BRIEF:
Only those lines in the data below from the line containing "-- power by" through the line containing "counted) | end |", both included, should be restated word for word.

Stored items:
_ _ _ _
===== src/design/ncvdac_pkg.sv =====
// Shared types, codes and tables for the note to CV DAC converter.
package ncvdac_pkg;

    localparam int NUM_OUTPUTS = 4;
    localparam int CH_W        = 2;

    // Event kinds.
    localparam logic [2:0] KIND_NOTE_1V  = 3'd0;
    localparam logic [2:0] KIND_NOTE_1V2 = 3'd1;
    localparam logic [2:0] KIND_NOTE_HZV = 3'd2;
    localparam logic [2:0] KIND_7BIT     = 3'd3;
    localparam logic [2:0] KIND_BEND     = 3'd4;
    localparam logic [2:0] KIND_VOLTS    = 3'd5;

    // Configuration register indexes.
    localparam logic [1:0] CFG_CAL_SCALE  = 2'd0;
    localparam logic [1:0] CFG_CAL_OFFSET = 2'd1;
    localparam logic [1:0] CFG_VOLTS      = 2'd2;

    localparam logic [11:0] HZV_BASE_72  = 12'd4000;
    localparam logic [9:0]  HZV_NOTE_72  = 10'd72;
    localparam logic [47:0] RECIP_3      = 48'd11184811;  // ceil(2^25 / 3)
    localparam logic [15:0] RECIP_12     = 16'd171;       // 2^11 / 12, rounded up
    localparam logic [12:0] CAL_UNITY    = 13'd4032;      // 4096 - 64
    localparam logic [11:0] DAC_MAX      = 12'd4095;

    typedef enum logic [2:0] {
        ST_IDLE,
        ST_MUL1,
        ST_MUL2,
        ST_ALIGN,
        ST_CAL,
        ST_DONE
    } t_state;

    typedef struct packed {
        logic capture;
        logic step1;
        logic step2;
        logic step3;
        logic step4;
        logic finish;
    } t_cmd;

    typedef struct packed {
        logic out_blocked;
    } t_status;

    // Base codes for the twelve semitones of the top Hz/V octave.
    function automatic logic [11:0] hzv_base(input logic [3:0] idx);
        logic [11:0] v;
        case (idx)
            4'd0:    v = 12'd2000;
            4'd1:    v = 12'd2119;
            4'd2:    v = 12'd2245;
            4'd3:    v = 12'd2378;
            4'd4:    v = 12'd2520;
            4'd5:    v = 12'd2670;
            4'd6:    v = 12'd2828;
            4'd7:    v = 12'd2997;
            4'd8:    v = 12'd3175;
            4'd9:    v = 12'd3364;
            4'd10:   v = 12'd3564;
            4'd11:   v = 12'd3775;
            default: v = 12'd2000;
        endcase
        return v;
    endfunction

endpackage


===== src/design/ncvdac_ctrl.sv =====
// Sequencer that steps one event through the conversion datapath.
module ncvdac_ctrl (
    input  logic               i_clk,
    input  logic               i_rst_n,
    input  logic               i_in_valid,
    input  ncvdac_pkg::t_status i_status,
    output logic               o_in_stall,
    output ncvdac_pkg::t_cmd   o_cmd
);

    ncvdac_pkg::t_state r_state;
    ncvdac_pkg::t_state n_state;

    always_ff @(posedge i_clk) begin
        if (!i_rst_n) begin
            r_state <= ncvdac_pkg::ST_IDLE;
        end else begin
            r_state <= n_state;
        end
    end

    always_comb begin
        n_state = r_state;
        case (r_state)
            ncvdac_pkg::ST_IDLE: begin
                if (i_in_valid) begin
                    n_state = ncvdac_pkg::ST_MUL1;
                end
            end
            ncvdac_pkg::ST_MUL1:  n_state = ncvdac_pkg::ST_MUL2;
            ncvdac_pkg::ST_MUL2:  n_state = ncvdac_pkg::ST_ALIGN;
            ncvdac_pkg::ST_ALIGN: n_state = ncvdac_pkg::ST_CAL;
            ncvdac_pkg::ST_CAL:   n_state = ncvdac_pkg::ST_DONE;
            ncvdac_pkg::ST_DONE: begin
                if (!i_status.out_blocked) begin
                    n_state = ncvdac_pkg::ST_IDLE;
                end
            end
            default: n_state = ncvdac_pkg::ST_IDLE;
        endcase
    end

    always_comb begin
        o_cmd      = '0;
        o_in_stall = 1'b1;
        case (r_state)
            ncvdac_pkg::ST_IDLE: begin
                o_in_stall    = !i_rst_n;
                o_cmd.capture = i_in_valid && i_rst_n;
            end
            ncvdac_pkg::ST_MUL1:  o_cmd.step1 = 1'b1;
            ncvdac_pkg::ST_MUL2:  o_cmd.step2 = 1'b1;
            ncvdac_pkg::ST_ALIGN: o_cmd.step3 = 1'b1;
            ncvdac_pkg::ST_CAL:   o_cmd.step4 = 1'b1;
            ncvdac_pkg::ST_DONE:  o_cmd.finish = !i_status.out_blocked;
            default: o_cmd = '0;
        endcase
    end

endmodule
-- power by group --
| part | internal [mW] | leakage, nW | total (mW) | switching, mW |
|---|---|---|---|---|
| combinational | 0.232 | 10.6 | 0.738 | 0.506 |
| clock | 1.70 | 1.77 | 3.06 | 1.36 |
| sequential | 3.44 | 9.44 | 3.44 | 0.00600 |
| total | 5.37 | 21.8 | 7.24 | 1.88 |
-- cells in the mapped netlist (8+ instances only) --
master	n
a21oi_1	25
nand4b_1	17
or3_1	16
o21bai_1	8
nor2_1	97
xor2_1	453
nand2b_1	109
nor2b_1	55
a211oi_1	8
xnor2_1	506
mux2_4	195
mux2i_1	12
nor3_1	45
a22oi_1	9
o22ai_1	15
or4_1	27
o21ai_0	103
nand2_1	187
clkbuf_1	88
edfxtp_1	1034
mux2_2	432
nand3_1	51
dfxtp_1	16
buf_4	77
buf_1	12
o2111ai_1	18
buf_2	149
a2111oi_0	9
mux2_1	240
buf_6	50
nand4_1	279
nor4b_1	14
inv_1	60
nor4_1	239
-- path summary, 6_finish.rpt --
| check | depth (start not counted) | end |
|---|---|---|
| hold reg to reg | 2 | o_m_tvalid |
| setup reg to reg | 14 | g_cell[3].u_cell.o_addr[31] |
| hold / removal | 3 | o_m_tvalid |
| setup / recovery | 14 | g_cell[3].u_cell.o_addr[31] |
_ _ _ _
ANSWER TO THE PROBLEM:
-- power by group --
| part | internal [mW] | leakage, nW | total (mW) | switching, mW |
|---|---|---|---|---|
| combinational | 0.232 | 10.6 | 0.738 | 0.506 |
| clock | 1.70 | 1.77 | 3.06 | 1.36 |
| sequential | 3.44 | 9.44 | 3.44 | 0.00600 |
| total | 5.37 | 21.8 | 7.24 | 1.88 |
-- cells in the mapped netlist (8+ instances only) --
master	n
a21oi_1	25
nand4b_1	17
or3_1	16
o21bai_1	8
nor2_1	97
xor2_1	453
nand2b_1	109
nor2b_1	55
a211oi_1	8
xnor2_1	506
mux2_4	195
mux2i_1	12
nor3_1	45
a22oi_1	9
o22ai_1	15
or4_1	27
o21ai_0	103
nand2_1	187
clkbuf_1	88
edfxtp_1	1034
mux2_2	432
nand3_1	51
dfxtp_1	16
buf_4	77
buf_1	12
o2111ai_1	18
buf_2	149
a2111oi_0	9
mux2_1	240
buf_6	50
nand4_1	279
nor4b_1	14
inv_1	60
nor4_1	239
-- path summary, 6_finish.rpt --
| check | depth (start not counted) | end |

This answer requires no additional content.